9.Structure Activity Relationship (SAR) studies in order to identified pharmacophores for the rational design of “mimetics”.
10.Rational design of Peptidomimetics: Principles and Examples

Recommended reading

1.«NMR: Principles and Applications in Medicine, Pharmaceutical Chemistry, Biochemistry, Food Chemistry», I. Matsoukas, T. Mavromoustakos Parisianoss, Athens, 1th Ed., 2005, ISBN: 960-88751-5-3 (A textbook in Greek language).
2.«An Introduction to Medicinal Chemistry» Graham L. Patrick, 3rd Ed., 2005. ISBN: 0-19-927500-9.
3.«Spectrometric Identification of Organic Compounds» Robert M. Silverstein, Francis X. webster, David Kiemle, 7th Ed., 2005, ISBN: 978-0-471-39362-7.
4.«Molecular Modelling Principles and Applications» Andrew R. Leach, 1995, ISBN: 0-582-38210-6.
5.«NMR and Molecular Modelling» Related notes to the Lectures, Assis. Prof. T. Tselios

Teaching and learning methods

Lectures using slides for overhead projector and/or power-point presentations and appropriate software (Molecular Conceptor II). Problem-solving seminars for NMR and Molecular Modeling-Design. Collaborative problem-solving work by the students working in teams of two.

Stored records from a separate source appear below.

$ cat config.mk
export PLATFORM = sky130hd
export DESIGN_NAME = cmr_front
export DESIGN_NICKNAME = d
export VERILOG_FILES = /design/src/design/cmr_pkg.sv /design/src/design/cmr_front.sv
export SDC_FILE = /design/constraint.sdc
export NUM_CORES = 1
export LEC_CHECK = 0
export ABC_AREA = 1
export BUFFER_PORTS_ARGS = -buffer_cell sky130_fd_sc_hd__buf_4
export CAP_MARGIN = 40
export CORE_UTILIZATION = 44
export CTS_CLUSTER_DIAMETER = 150
export DETAILED_ROUTE_END_ITERATION = 8
export GPL_ROUTABILITY_DRIVEN = 0
export PLACE_DENSITY = 0.89
export SYNTH_ARGS = -nofsm -noshare
export SYNTH_HDL_FRONTEND = slang
export SYNTH_SLANG_ARGS = --single-unit
$ cat constraint.sdc
create_clock -name clk_i -period 8.4 [get_ports clk_i]
set_input_delay 1.68 -clock clk_i [delete_from_list [all_inputs] [get_ports clk_i]]
set_output_delay 1.68 -clock clk_i [all_outputs]
set_load 0.02 [all_outputs]
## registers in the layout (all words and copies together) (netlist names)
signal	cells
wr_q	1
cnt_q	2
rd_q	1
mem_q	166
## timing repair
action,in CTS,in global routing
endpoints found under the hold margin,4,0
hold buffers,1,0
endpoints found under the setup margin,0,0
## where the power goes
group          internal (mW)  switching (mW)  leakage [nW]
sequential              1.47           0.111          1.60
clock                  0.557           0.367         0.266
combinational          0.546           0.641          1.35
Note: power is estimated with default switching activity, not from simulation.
## config.mk

```make
export PLATFORM = sky130hd
export DESIGN_NAME = nec_ir_pulse_decoder
export DESIGN_NICKNAME = d
export VERILOG_FILES = /design/src/design/nir_pkg.sv /design/src/design/nir_win.sv /design/src/design/nec_ir_pulse_decoder.sv
export SDC_FILE = /design/constraint.sdc
export NUM_CORES = 1
export LEC_CHECK = 0
export BUFFER_PORTS_ARGS = -buffer_cell sky130_fd_sc_hd__buf_2
export CORE_MARGIN = 8
export CORE_UTILIZATION = 66
export CTS_BUF_LIST = sky130_fd_sc_hd__clkbuf_8
export CTS_CLUSTER_DIAMETER = 50
export DETAILED_ROUTE_END_ITERATION = 16
export PLACE_DENSITY = 0.84
export SYNTH_ARGS = -nofsm -noshare
export SYNTH_HDL_FRONTEND = slang
export SYNTH_HIERARCHICAL = 1
export SYNTH_SLANG_ARGS = --single-unit
```

## constraint.sdc

```tcl
create_clock -name i_clk -period 10.65 [get_ports i_clk]
set_clock_uncertainty 0.15 [all_clocks]
set_input_delay 1.5975 -clock i_clk [delete_from_list [all_inputs] [get_ports i_clk]]
set_output_delay 1.5975 -clock i_clk [all_outputs]
set_load 0.1 [all_outputs]
```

Assessment and grading methods

1.An assay comprising off a presentation of a subject referred to Molecular Modeling and Rational Drug Design (groups of two students, 50% of the final mark)
2.Written examination (50% of the final mark)

Greek grading scale: 1 to 10. Minimum passing grade: 5.

Grades £3 correspond to ECTS grade F.

Grade 4 corresponds to ECTS grade FX.

For the passing grades the following correspondence normally holds:

5 « E, 6 « D, 7 « C, 8 « B and ³9 « A

Language of instruction

Greek. Instruction may be given in English if foreign students attend the course.